§ WHAT YOU WILL DO
Go over the listing below line by line and tally those containing "default". Give only the tally.

§ INFORMATION SHOWN

+ + + + +

// SUBWAY
module SUBWAY(
    clk,
    rst_n,
    in_valid,
    init,
    in0,
    in1,
    in2,
    in3,
    out_valid,
    out
);
input clk, rst_n;
input in_valid;
input [1:0] init;
input [1:0] in0, in1, in2, in3; 
output reg       out_valid;
output reg [1:0] out;
parameter s_idle = 2'd0;
parameter s_input = 2'd1;
parameter s_cul = 2'd2;
parameter s_output = 2'd3;
genvar NN;
genvar MM;
integer i;
integer j;
parameter IDX = 9;
reg [1:0]current_state;
reg [1:0]next_state;
reg [1:0]init_pos;
reg [5:0]cnt;
reg [1:0]is_road;
reg [1:0] reg_dif;
reg [1:0]move;
wire UorD;
reg reg_UorD;
wire [1:0]dif1;
wire [1:0]dif2;
wire [1:0]dif;
reg [1:0] next_dif;
reg [1:0]next_pos;
reg [1:0]cur_pos;
reg [1:0] next_step[2:0];
wire [1:0]in_wire[3:0];
reg [1:0]in_a[IDX:0];
reg [1:0]in_b[IDX:0];
reg [1:0]in_c[IDX:0];
reg [1:0]in_d[IDX:0];
reg [1:0]out_pipe[54:0];
reg [1:0]road;
always@(posedge clk or negedge rst_n)begin
	if(!rst_n)
        current_state <= s_idle;
    else
        current_state <= next_state;
end
always@(*)begin
	case(current_state)
		s_idle: if(in_valid) next_state = s_input;
				else next_state = s_idle;
		s_input:if (cnt == 6'd7) next_state = s_cul;
				else next_state = s_input;
		s_cul:	if (cnt == 6'd62) next_state = s_output;
				else next_state = s_cul;				
		s_output: if (cnt == 6'd63) next_state = s_idle;
				else next_state = s_output;
		default: next_state = current_state;
	endcase 
end
always @(posedge clk or negedge rst_n) begin
    if(!rst_n)begin
		init_pos <= 2'd0;
    end   
    else
		case(current_state)
			s_idle: if(in_valid)begin
				init_pos <= init;
			end
			default: init_pos <= init_pos;
		endcase
end
always@(posedge clk or negedge rst_n)begin
	if(!rst_n)
        cnt <= 6'b0;
    else
		case(current_state)
			s_idle: cnt <= 6'd0;
			s_input: cnt <= cnt+6'd1;
  ...
export LEC_CHECK = 0
export ABC_AREA = 1
export CAP_MARGIN = 30
export CELL_PAD_IN_SITES_DETAIL_PLACEMENT = 2
export CORE_ASPECT_RATIO = 0.68
export CORE_MARGIN = 2
export CORE_UTILIZATION = 40
export CTS_CLUSTER_DIAMETER = 53
export GPL_ROUTABILITY_DRIVEN = 1
export GPL_TIMING_DRIVEN = 0
export HOLD_SLACK_MARGIN = 0.26
export MAX_ROUTING_LAYER = met5
export PLACE_DENSITY_LB_ADDON = 0.18
export SLEW_MARGIN = 20
export TNS_END_PERCENT = 65
create_clock -name core_clock -period 2.5 [get_ports {clk}]
run.sh (not shown) runs the stock make flow with config.mk's settings and CLKGATE_MAP_FILE=.
The first run completed and failed the layout checks on negative setup slack.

+ + + + +

§ ANSWER SECTION
2